CVPR2024

Unraveling Instance Associations: A Closer Look for Audio-Visual Segmentation

Yuanhong Chen, Yuyuan Liu, Hu Wang, Fengbei Liu, Chong Wang, Helen Frazer, Gustavo Carneiro

Abstract

We show the distribution of visual classes in VPO-SS, VPO-MS and VPO-MSMI in Figure 1 . Similar to the AVSBench-Semantics [29] , we also observe a data imbalance issue within our VPO dataset. We follow [25] to report an imbalance ratio ( Nmax Nmin ) of 12.48% (female & zebra), 12.43% (female & zebra) and 12.62% (female & cow) on the three VPO subsets, and 59.57% (man & axe & missilerocket) on AVSBench-Semantics [29]. These class imbalance issues can affect the model performance during testing, which will be discussed in Sec. 3.3. For the demonstration of training examples, please refer to the "video demo.mp4" file within the supplementary materials.

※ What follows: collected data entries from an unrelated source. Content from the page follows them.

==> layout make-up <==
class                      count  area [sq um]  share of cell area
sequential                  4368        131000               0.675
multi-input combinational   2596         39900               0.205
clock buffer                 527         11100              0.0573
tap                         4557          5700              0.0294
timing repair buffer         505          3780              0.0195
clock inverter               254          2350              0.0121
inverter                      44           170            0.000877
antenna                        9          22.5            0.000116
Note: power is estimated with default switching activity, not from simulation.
==> src/rtl/control_sequencer.sv <==
// SUP-1 control sequencer: steps the fetch/execute ring and drives all
// bus/register strobes from the microcode ROM. One instruction per STEPS clocks.
// Ports:
//   clk, rst          clock, synchronous active-high reset
//   opcode            IR[7:4]
//   flag_c, flag_z    registered ALU flags
//   step              current micro-step (forced 0 while rst is high)
//   hlt               machine halted
//   co ce jmp pc_up   PC strobes (pc_up constant 1)
//   mi ri ro          MAR/RAM strobes
//   ii io             IR strobes
//   ai ao bi          A/B register strobes
//   eo su fi          ALU / flag strobes
//   oi                output register load
module control_sequencer
    import sup1_defs::*;
#(
    parameter int OPW   = 4,
    parameter int STEPS = 5,
    parameter int SW    = 3
) (
    input  logic           clk,
    input  logic           rst,
    input  logic [OPW-1:0] opcode,
    input  logic           flag_c,
    input  logic           flag_z,
    output logic [SW-1:0]  step,
    output logic           hlt,
    output logic           co,
    output logic           ce,
    output logic           jmp,
    output logic           pc_up,
    output logic           mi,
    output logic           ri,
    output logic           ro,
    output logic           ii,
    output logic           io,
    output logic           ai,
    output logic           ao,
    output logic           bi,
    output logic           eo,
    output logic           su,
    output logic           fi,
    output logic           oi
);

    logic [SW-1:0] step_q;
    logic          halted;
    cw_t           rom_cw;
    cw_t           cw;

    always_ff @(posedge clk) begin
        if (rst) begin
            step_q <= '0;
            halted <= 1'b0;
        end else if (!halted) begin
            // HLT latches at the end of T2; the step still advances to T3 and freezes there.
            if (step_q == SW'(T_EXEC0) && opcode == OPW'(OP_HLT))
                halted <= 1'b1;
            step_q <= (step_q == SW'(STEPS - 1)) ? '0 : step_q + 1'b1;
        end
    end

    microcode_rom #(.OPW(OPW), .SW(SW)) u_rom (
        .step   (step_q),
        .opcode (opcode),
        .flag_c (flag_c),
        .flag_z (flag_z),
        .cw     (rom_cw)
    );

    // Reset and halt both silence the whole word so no consumer sees a stray strobe.
    assign cw    = (rst || halted) ? '0 : rom_cw;
    assign step  = rst ? '0 : step_q;
    assign hlt   = halted & ~rst;
    assign pc_up = 1'b1;

    assign co  = cw[CW_CO];
    assign ce  = cw[CW_CE];
    assign jmp = cw[CW_JMP];
    assign mi  = cw[CW_MI];
    assign ri  = cw[CW_RI];
    assign ro  = cw[CW_RO];
    assign ii  = cw[CW_II];
    assign io  = cw[CW_IO];
    assign ai  = cw[CW_AI];
    assign ao  = cw[CW_AO];
    assign bi  = cw[CW_BI];
    assign eo  = cw[CW_EO];
    assign su  = cw[CW_SU];
    assign fi  = cw[CW_FI];
    assign oi  = cw[CW_OI];

endmodule

==> config.mk <==
export PLATFORM = sky130hd
export DESIGN_NAME = control_sequencer
export DESIGN_NICKNAME = d
export VERILOG_FILES = /design/src/rtl/sup1_defs_pkg.sv /design/src/rtl/microcode_rom.sv /design/src/rtl/control_sequencer.sv
export SDC_FILE = /design/constraint.sdc
export NUM_CORES = 1
export LEC_CHECK = 0
export ABC_AREA = 1
export CAP_MARGIN = 20
export CELL_PAD_IN_SITES_DETAIL_PLACEMENT = 1
export CELL_PAD_IN_SITES_GLOBAL_PLACEMENT = 1
export CORE_ASPECT_RATIO = 1.5
export CORE_MARGIN = 10
export CORE_UTILIZATION = 28
export CTS_BUF_LIST = sky130_fd_sc_hd__clkbuf_4
export DETAILED_ROUTE_END_ITERATION = 7
export PLACE_DENSITY = 0.88
export SYNTH_ARGS = -nofsm -noshare
export SYNTH_HDL_FRONTEND = slang
export SYNTH_SLANG_ARGS = --single-unit
==> constraint.sdc <==
create_clock -name clk -period 1.9 [get_ports clk]
set_input_delay 0.38 -clock clk [delete_from_list [all_inputs] [get_ports clk]]
set_output_delay 0.38 -clock clk [all_outputs]
set_load 0.03 [all_outputs]
`src/rtl/vector_wb_seq.sv`:
```
// ============================================================================
// Module   : vector_wb_seq
// Brief    : Vector register-file writeback sequencer. Splits an LMUL register
//            group into NPORT-wide write beats with vl/SEW tail strobing and
//            reduction-scalar writes. Optional macro VECTOR_WB_PEND_EN adds a
//            per-register pending mask output.
// Revision : 1.0 - initial release
// ============================================================================
`default_nettype none

module vector_wb_seq #(
    parameter int VLEN    = 128,
    parameter int NPORT   = 4,
    parameter int MAXLMUL = 8,
    parameter int VLW     = $clog2(VLEN*MAXLMUL/8) + 1
) (
    input  logic                      clk,
    input  logic                      rst_n,
    input  logic                      in_valid,
    output logic                      in_ready,
    input  logic [4:0]                in_vd,
    input  logic [1:0]                in_lmul,
    input  logic [1:0]                in_sew,
    input  logic                      in_red,
    input  logic [VLW-1:0]            in_vl,
    input  logic [VLEN*MAXLMUL-1:0]   in_data,
    output logic [NPORT-1:0]          rf_wen,
    output logic [NPORT*5-1:0]        rf_waddr,
    output logic [NPORT*VLEN/8-1:0]   rf_wstrb,
    output logic [NPORT*VLEN-1:0]     rf_wdata,
    output logic                      busy,
    output logic                      done,
    output logic                      misalign
`ifdef VECTOR_WB_PEND_EN
    ,
    output logic [31:0]               pend_mask
`endif
);

    localparam int         c_BPR         = VLEN / 8;
    localparam int         c_LOG_NPORT   = $clog2(NPORT);
    localparam int         c_LOG_MAXLMUL = $clog2(MAXLMUL);
    localparam int         c_MAXBEATS    = MAXLMUL / NPORT;
    localparam int         c_BW          = (c_MAXBEATS > 1) ? $clog2(c_MAXBEATS) : 1;
    localparam int         c_VBW         = VLW + 3;
    localparam logic [1:0] c_LMUL_CAP    = 2'(c_LOG_MAXLMUL);

    typedef enum logic [0:0] {
        S_IDLE  = 1'b0,
        S_WRITE = 1'b1
    } state_t;

    state_t                  r_state;
    logic [c_BW-1:0]         r_beat;
    logic [c_BW-1:0]         r_last;
    logic [4:0]              r_vd;
    logic [1:0]              r_lmul;
    logic [1:0]              r_sew;
    logic                    r_red;
    logic [VLW-1:0]          r_vl;
    logic [VLEN*MAXLMUL-1:0] r_data;

    logic                    w_accept;
    logic                    w_final;
    logic [1:0]              w_lmul;
    logic [4:0]              w_nreg;
    logic [VLW-1:0]          w_vlmax;
    logic [VLW-1:0]          w_vl;
    logic [c_BW-1:0]         w_last;
    logic [4:0]              w_rnreg;
    logic [c_VBW-1:0]        w_vbytes;
    logic [NPORT-1:0]        w_act;

    function automatic int reg_idx(input logic [c_BW-1:0] beat, input int p);
        return int'(beat) * NPORT + p;
    endfunction

    // Accept-side decode: clamp vl to VLMAX and size the beat count up front.
    always_comb begin
        w_lmul  = (in_lmul > c_LMUL_CAP) ? c_LMUL_CAP : in_lmul;
        w_nreg  = 5'd1 << w_lmul;
        w_vlmax = VLW'((int'(w_nreg) * c_BPR) >> in_sew);
        w_vl    = (in_vl > w_vlmax) ? w_vlmax : in_vl;
        if (in_red || (int'(w_lmul) <= c_LOG_NPORT))
            w_last = '0;
        else
            w_last = c_BW'((1 << (int'(w_lmul) - c_LOG_NPORT)) - 1);
    end

    assign w_final  = (r_state == S_WRITE) && (r_beat == r_last);
    assign in_ready = (r_state == S_IDLE) || w_final;
    assign w_accept = in_valid && in_ready;
    assign busy     = (r_state == S_WRITE);
    assign done     = w_final;
    assign misalign = w_accept && !in_red && (|(in_vd & (w_nreg - 5'd1)));

    always_ff @(posedge clk or negedge rst_n) begin
        if (!rst_n) begin
            r_state <= S_IDLE;
            r_beat  <= '0;
            r_last  <= '0;
            r_vd    <= '0;
            r_lmul  <= '0;
            r_sew   <= '0;
            r_red   <= 1'b0;
            r_vl    <= '0;
            r_data  <= '0;
        end else if (w_accept) begin
            r_state <= S_WRITE;
            r_beat  <= '0;
            r_last  <= w_last;
            r_vd    <= in_vd;
            r_lmul  <= w_lmul;
            r_sew   <= in_sew;
            r_red   <= in_red;
            r_vl    <= w_vl;
            r_data  <= in_data;
        end else if (r_state == S_WRITE) begin
            if (w_final) begin
                r_state <= S_IDLE;
                r_beat  <= '0;
            end else begin
                r_beat  <= r_beat + 1'b1;
            end
        end
    end

    // Write-port decode from registered state only; inactive ports drive zeros.
    always_comb begin
        w_rnreg  = 5'd1 << r_lmul;
        w_vbytes = c_VBW'(r_vl) << r_sew;
        rf_wen   = '0;
        rf_waddr = '0;
        rf_wstrb = '0;
        rf_wdata = '0;
        w_act    = '0;
        if (r_state == S_WRITE) begin
            if (r_red) begin
                w_act[0] = 1'b1;
                if (r_vl != '0) begin
                    rf_wen[0]          = 1'b1;
                    rf_waddr[4:0]      = r_vd;
                    rf_wdata[VLEN-1:0] = r_data[VLEN-1:0];
                    for (int b = 0; b < c_BPR; b++)
                        rf_wstrb[b] = (b < (1 << r_sew));
                end
            end else begin
                for (int p = 0; p < NPORT; p++) begin
                    if (reg_idx(r_beat, p) < int'(w_rnreg)) begin
                        w_act[p] = 1'b1;
                        if (r_vl != '0) begin
                            rf_wen[p]                = 1'b1;
                            rf_waddr[p*5 +: 5]       = r_vd + 5'(reg_idx(r_beat, p));
                            rf_wdata[p*VLEN +: VLEN] = r_data[reg_idx(r_beat, p)*VLEN +: VLEN];
                            for (int b = 0; b < c_BPR; b++)
                                rf_wstrb[p*c_BPR + b] =
                                    ((reg_idx(r_beat, p) * c_BPR + b) < int'(w_vbytes));
                        end
                    end
                end
            end
        end
    end

`ifdef VECTOR_WB_PEND_EN
    logic [31:0] r_pend;
    logic [31:0] w_set;
    logic [31:0] w_clr;

    // Clears follow beat issue (not wen), so a vl==0 result still retires its bits.
    always_comb begin
        w_set = '0;
        w_clr = '0;
        if (w_accept) begin
            if (in_red) begin
                w_set[in_vd] = 1'b1;
            end else begin
                for (int j = 0; j < MAXLMUL; j++)
                    if (j < int'(w_nreg))
                        w_set[in_vd + 5'(j)] = 1'b1;
            end
        end
        for (int p = 0; p < NPORT; p++)
            if (w_act[p])
                w_clr[r_vd + (r_red ? 5'd0 : 5'(reg_idx(r_beat, p)))] = 1'b1;
    end

    always_ff @(posedge clk or negedge rst_n) begin
        if (!rst_n)
            r_pend <= '0;
        else
            r_pend <= (r_pend & ~w_clr) | w_set;
    end

    assign pend_mask = r_pend;
`endif

endmodule

`default_nettype wire

```
`config.mk`:
```
export PLATFORM = sky130hd
export DESIGN_NAME = vector_wb_seq
export DESIGN_NICKNAME = d
export VERILOG_FILES = /design/src/rtl/vector_wb_seq.sv
export SDC_FILE = /design/constraint.sdc
export NUM_CORES = 2
export LEC_CHECK = 0
export BUFFER_PORTS_ARGS = -buffer_cell sky130_fd_sc_hd__buf_2
export CORE_AREA = 10 10 639 641
export CTS_CLUSTER_DIAMETER = 200
export DETAILED_ROUTE_END_ITERATION = 8
export DIE_AREA = 0 0 649 651
export MAX_ROUTING_LAYER = met4
export PLACE_DENSITY = 0.3
export SLEW_MARGIN = 20
export SYNTH_ARGS = -nofsm -noshare
export SYNTH_HDL_FRONTEND = slang
export SYNTH_SLANG_ARGS = --single-unit
```
`constraint.sdc`:
```
create_clock -name clk -period 3.5 [get_ports clk]
set_input_delay 0.175 -clock clk [delete_from_list [all_inputs] [get_ports clk]]
set_output_delay 0.175 -clock clk [all_outputs]
set_load 0.05 [all_outputs]
```
-- Word level (Yosys, flattened, before mapping)
Index checks and enable logic that the tools add are counted.
- bits in latches: 0
- output and inout bits: 604
- memory bits (writable): 0
- memories: 0
- register bits: 1045
- memory bits (read-only): 0
- input port bits: 1045
- word-level logic and storage cells: 243
- div/mod/pow operators: 0
- bitwise logic cells: 2
- reduce and logical (&&, ||, !) cells: 10
- equal/unequal tests: 1
- shifts and indexed selects: 10
- magnitude comparators: 87
- $mul: 0
- add/sub/neg operators: 71
- mux-type cells: 53
- operator list (kind ; number):
    $shiftx 1024x32->128 ; 3
    $lt 32x12->1 ; 45
    $mux 128 ; 10
    $shiftx 1024x11->128 ; 1
    $add 32x5->32 const B ; 21
    $mux 512 ; 1
    $add 32x4->32 const B ; 12
    $mux 384 ; 1
    $lt 5x32->1 const A ; 8
    $add 32x3->32 const B ; 6
    $lt 8x11->1 ; 15
    $mux 16 ; 10
    $lt 4x32->1 const A ; 4
    $add 32x2->32 const B ; 3
    $lt 32x6->1 ; 3
    $add 7x4->8 const B ; 8
    $lt 3x32->1 const A ; 2
    $mux 64 ; 1
    $mux 5 ; 10
    $mux 48 ; 1
    $lt 9x11->1 ; 3
    $add 7x3->8 const B ; 4
    $lt 1x32->1 const A ; 1
    $lt 2x32->1 const A ; 1
    other kinds (37) ; 60

-- Logic depth before layout (Yosys ltp)
- depth after elaboration: 7
- mapped depth: 13
- mapped depth without buffers: 10

-- Worst setup path after synthesis
Ideal clock, no wire load.
- kind: flip-flop to output port
- start point: register r_sew[0]
- end point: output port rf_wstrb[61]
- required time: 3325 ps
- slack: 52 ps
- data arrival time: 3273 ps
- path buffers: 3
- stages on the path, launching flop included: 12
- cell sequence: dfrtp_1 > buf_4 > clkbuf_1 > buf_2 > nand2_1 > o21ai_0 > inv_1 > ha_1 > nor2b_1 > o21ai_1 > nand2_1 > a211oi_1
- cells in the longest elaborated chain, start to end: 6
- RTL lines (item ; line ; text):
    from (decl) ; 58 ; logic [1:0] r_sew;
    from (signal assigned) ; 114 ; r_sew <= in_sew;
    $shl 8x2->11 ; 131 ; w_vbytes = c_VBW'(r_vl) << r_sew;
    $lt 32x12->1 ; 157 ; ((reg_idx(r_beat, p) * c_BPR + b) < int'(w_vbytes));
    $mux 16 ; 151 ; if (r_vl != '0) begin
    $mux 16 ; 149 ; if (reg_idx(r_beat, p) < int'(w_rnreg)) begin
    $mux 48 ; 138 ; if (r_red) begin
    $mux 64 ; 137 ; if (r_state == S_WRITE) begin
    to (decl) ; 29 ; output logic [NPORT*VLEN/8-1:0] rf_wstrb,
Every way passes these cells.

-- Worst setup path in the final report
- start point: register r_vl[4]
- end point: output port rf_wstrb[16]
- cells in the longest elaborated chain, start to end: 6
- elaborated cells between the ends (all ways): 7
- classes of those cells: 1 x order compare; 1 x shift; 4 x mux; 1 x reduce/logical
- RTL lines (item ; line ; text):
    from (decl) ; 60 ; logic [VLW-1:0] r_vl;
    from (signal assigned) ; 116 ; r_vl <= w_vl;
    $shl 8x2->11 ; 131 ;
    $lt 32x12->1 ; 157 ;
    $mux 16 * ; 151 ;
    $mux 16 * ; 149 ;
    $mux 48 * ; 138 ;
    $mux 64 * ; 137 ;
Mark *: on every way between the ends. The rest lies on a longest branch, timed or not.

==> results.txt <==
- Outcome: complete, but fails checks
* Violations in the final reports: negative setup slack
- Number of instances in the synthesized netlist: 6028
* Drt pass-1 iters: 8
- Setup total negative slack on the finished layout was measured at -0.0005920 ns.
* Total die area: 0.4225 mm^2
- Clock buffer depth: 4
* Worst hold slack: 0.08632 ns
* Number of sinks driven by the clock tree: 1045
* Hold crit path type: input port to asynchronous set/reset pin
* Worst path setup slack after routing: -0.0005920 ns
- Global-route wire length before repair: 465000 um
* Unrepaired setup endpoints after global routing: true
* Share of flip-flops with an asynchronous set or reset after synthesis: 100.0%
- Total of buffers placed on input and output ports: 1648
* Post-detail-place hpwl: 261200 um
- Entering global routing, the biggest net connects 127 pins.
* Vias in the first global route: 57286
- For this run, the share of the core covered by cells in the final layout is 22.08%.
- Leading cell type by number of instances after synthesis: sky130_fd_sc_hd__nand2_1
- Switching power share of the total: 38.02%
- Syn nets: 7091
- TritonCTS created 150 clock buffers.
* Leading register cell type out of synthesis: sky130_fd_sc_hd__dfrtp_1
- Measured in cells, the most critical reg-to-reg path has a length of 7.
- Detailed routing inserted a total of 52977 vias.
- Post-synth EDFFs: 0
- Number of maximum-capacitance constraint violations: 0
- DRT antenna net count: 0
- The number of max-slew violations in the final report came to 0.
* Avg Cell Area, Syn: 8.073 um^2
* Relative area change from synthesis to final layout: 79.30%
- TritonCTS built the clock tree.
- Core box area: 0.3951 mm^2
* Maximum achievable frequency: 285.7 MHz
* Part of the Yosys area used for sequential elements: 53.74%
- The net count of the finished layout is 10053.
- H-Tree Level Count: 4
* Worst slew margin relative to its limit: 39.17%
* Site row count: 231
* Post-synthesis instance area: 0.04866 mm^2
- Highest net fanout along the worst path: 8
- For the pin with the worst max-slew slack, the measured transition is 0.9125 ns.
- Clock transition at the registers of the reported paths: 0.05 ns
- Leading post-synthesis cells by cell area: sky130_fd_sc_hd__dfrtp_1, sky130_fd_sc_hd__nand2_1, sky130_fd_sc_hd__mux2i_1, sky130_fd_sc_hd__nor2_1, sky130_fd_sc_hd__a21oi_1
- After layout, the worst path uses 100.0% of the clock period.
- The endpoint identified for the worst register-to-register timing path is r_vl[2].
- Cell chosen for the clock root: sky130_fd_sc_hd__clkbuf_16
- Reg-to-reg startpoint: r_beat
- From left edge to right edge, the die measures 649 um.
* Leading area contributor after synthesis: sky130_fd_sc_hd__dfrtp_1
* Minimum period implied by the final worst setup slack: 3.501 ns
* Count of filler cells inserted in the layout: 43842
- Mean number of vias per cell: 3.670
- Die H: 651 um
- The Yosys step of the flow raised 0 warnings.
* Setup slack, reg-to-reg: 0.70 ns
- Required time at the worst-slack endpoint: 3.32 ns
* PwrDens: 528.6 mW/mm^2
- Worst slack at placement: 0.3144 ns
* Clk pwr share: 33.6%
- For this run, the total global-route usage over all layers was measured as 15.71%.
- STA classifies the critical path startpoint as a register.
- DRC violation count after routing: 0
- Total wire length after detailed routing: 340900 um
* Total chip power: 46.12 mW
- Critical path class: register to output pin
- Combinational share of power: 34.2%
- Cell internal power dissipation: 28.59 mW
* Initial antenna violation count: 131
- Dividing the detail-routed wire length by the instance count gives 23.62 um.
- Synthesis inferred 1045 register bits.
* I/O Pins: 1649
* Final GP Congestion: 0.8683
- Total grt overflow: 0
* Distinct cell type count of the synthesized netlist: 58
- Leak pwr: 42.39 nW
- Setup violations remaining at the end of the flow were counted as 1.
- The commonest cells after synthesis are sky130_fd_sc_hd__nand2_1, sky130_fd_sc_hd__dfrtp_1, sky130_fd_sc_hd__nor2_1.
- Initial standard-cell utilization of the core: 12.32%
- Final hold viol count: 0
* Part of the power in registers: 32.2%
* Clock latency reported for the late side of the worst-skew pair: 0.85 ns
- For the worst setup path, the data arrival time is 3.33 ns.
- The most critical setup path has its startpoint at r_vl[4].
- Detailed router's first-iteration violation count: 3383
- Of the post-synthesis cell area, the dominant cell type holds 53.74%.
- For the final database, setup skew stands at 0.04728 ns.
- The analysis attributes to net switching a power of 17.54 mW.
* Category of the worst setup path capture point: output pin
* Share of layout cells above drive strength 1: 26.92%
- Worst vdd ir: 356.2 uV
-- power groups by stage --
stage               combinational [mW]  sequential, mW  clock, mW
floorplan                         7.07            14.7          0
global placement                  13.1            15.0          0
detailed placement                13.1            15.0          0
CTS                               15.6            14.8       16.2
global route                      17.0            15.1       16.6
finish                            15.8            14.9       15.5
-- sequential cells by signal (all words and copies together), names as in the netlist --
register	cells
r_red	1
busy	1
r_sew	2
r_vl	8
r_beat	1
r_vd	5
r_last	1
r_lmul	2
r_data	1024
-- cells in the final DEF, fill, tap and decap left out, types with 5 or more instances in the layout --
cell | Yosys | layout
sky130_fd_sc_hd__clkbuf_16 | 0 | 170
sky130_fd_sc_hd__ha_1 | 17 | 14
sky130_fd_sc_hd__mux2i_4 | 0 | 6
sky130_fd_sc_hd__nor2_1 | 421 | 354
sky130_fd_sc_hd__buf_8 | 0 | 15
sky130_fd_sc_hd__dfrtp_1 | 1045 | 1036
sky130_fd_sc_hd__buf_4 | 46 | 304
sky130_fd_sc_hd__dlygate4sd3_1 | 0 | 1181
sky130_fd_sc_hd__clkinv_2 | 0 | 21
sky130_fd_sc_hd__buf_6 | 0 | 123
sky130_fd_sc_hd__diode_2 | 0 | 88
sky130_fd_sc_hd__nand3_1 | 12 | 11
sky130_fd_sc_hd__o211ai_1 | 14 | 14
sky130_fd_sc_hd__xor2_1 | 8 | 8
sky130_fd_sc_hd__clkbuf_1 | 154 | 39
sky130_fd_sc_hd__buf_16 | 0 | 21
sky130_fd_sc_hd__inv_1 | 16 | 14
sky130_fd_sc_hd__nand2b_1 | 9 | 6
sky130_fd_sc_hd__mux2i_1 | 392 | 344
sky130_fd_sc_hd__bufinv_16 | 0 | 5
sky130_fd_sc_hd__nor2_2 | 0 | 42
sky130_fd_sc_hd__buf_12 | 0 | 221
sky130_fd_sc_hd__nand3b_1 | 5 | 5
sky130_fd_sc_hd__a21oi_4 | 0 | 9
sky130_fd_sc_hd__mux2i_2 | 0 | 42
sky130_fd_sc_hd__o21ai_0 | 17 | 16
sky130_fd_sc_hd__clkbuf_8 | 0 | 31
sky130_fd_sc_hd__a21oi_2 | 3 | 32
sky130_fd_sc_hd__nor2_4 | 2 | 27
sky130_fd_sc_hd__a21o_1 | 6 | 5
sky130_fd_sc_hd__a21oi_1 | 206 | 168
sky130_fd_sc_hd__inv_6 | 0 | 7
sky130_fd_sc_hd__buf_2 | 151 | 1303
sky130_fd_sc_hd__nand2_1 | 3389 | 3385
sky130_fd_sc_hd__dfrtp_2 | 0 | 8
sky130_fd_sc_hd__nor2b_1 | 9 | 7
-- what timing repair did --
item,in CTS,in global routing
hold buffers,1182,0
resized for setup,378,313
endpoints found under the setup margin,487,277
cloned,17,16
pin swaps,16,21
hold endpoints to repair,1539,0
buffers inserted,58,14
-- final cells by class --
type / count / area (um^2) / share of cell area, %
clock inverter: 43 / 439.2 / 0.5033
clock buffer: 223 / 4402 / 5.045
antenna: 88 / 220.2 / 0.2524
tap: 5242 / 6559 / 7.517
timing repair buffer: 3189 / 27740 / 31.80
multi-input combinational: 4585 / 21650 / 24.81
inverter: 19 / 77.57 / 0.08891
sequential: 1045 / 26160 / 29.99
-- per-layer routing --
metal  global-route usage [%]  part of all wire, %  vias up
met2                    26.68                   49     1601
met3                    3.246                  5.5      414
met1                    19.23                   43    26131
li1                         -                    -    24831
met5                        -                    0        -
met4                    3.281                  2.4        0
-- cell families (layout without fill, tap and decap cells) --
family / count (synthesis) / after routing / share of synthesized area (%)
AO/OA/AOI/OAI: 282 / 282 / 3.240
XOR/XNOR: 12 / 12 / 0.2160
adder cells (fa/ha/maj): 18 / 18 / 0.4782
buffers and inverters: 400 / 3474 / 3.829
flip-flops: 1045 / 1045 / 53.74
multiplexers: 397 / 397 / 8.202
other: 0 / 88 / 0
AND/OR/NAND/NOR: 3874 / 3876 / 30.30
-- critical path, cell delays in order, from the launching register on --
cell,delay (ns)
sky130_fd_sc_hd__dfrtp_2,0.42
sky130_fd_sc_hd__buf_6,0.13
sky130_fd_sc_hd__mux2_4,0.27
sky130_fd_sc_hd__o21ai_4,0.17
sky130_fd_sc_hd__inv_2,0.07
sky130_fd_sc_hd__ha_4,0.31
sky130_fd_sc_hd__nand2_1,0.11
sky130_fd_sc_hd__o22ai_4,0.27
sky130_fd_sc_hd__a21oi_2,0.11
sky130_fd_sc_hd__o21ai_2,0.20
sky130_fd_sc_hd__buf_6,0.17
sky130_fd_sc_hd__a21oi_1,0.05
sky130_fd_sc_hd__buf_4,0.23
-- worst max-delay path by stage --
stage | to | slack [ns] | cells after the start
6_report | rf_wstrb[16] | -0.0006 | 12
5_1_grt | rf_wstrb[3] | -0.15 | 12
4_1_cts | rf_wdata[386] | -0.12 | 6
3_5_place_dp | rf_wstrb[9] | 0.31 | 10
3_3_place_gp | rf_wstrb[9] | 0.27 | 10
2_1_floorplan | rf_wstrb[61] | 0.05 | 11
-- stage by stage --
| stage | instances | area (um^2) |
|---|---|---|
| 5_1_grt | 14419 | 87210 |
| 3_5_place_dp | 12803 | 66790 |
| 6_report | 14434 | 87250 |
| 3_3_place_gp | 12803 | 66780 |
| 2_1_floorplan | 6028 | 48660 |
| 4_1_cts | 14324 | 85780 |
Note: power is estimated with default switching activity, not from simulation.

Creation Procedure We show a graphical illustration of our Visual Postproduction (VPO) benchmark in Fig. 2 . We divide the entire dataset generation process into three major steps: • Data collection: We gather datasets from off-the-shelf segmentation datasets (e.g., COCO [15]) and audio datasets (e.g., VGGSound [2]), focusing on the overlapping classes listed in Tab. 1. We randomly match audio and video files to form new samples based on their semantic labels. • Data processing: We prioritise the collection of images with multiple objects and incorporate spatial location information based on each selected instance mask. • Subset creation: We organize subsets according to their keywords (e.g., single-source, multi-sources, multiinstances) and further partition each subset into training and testing sets.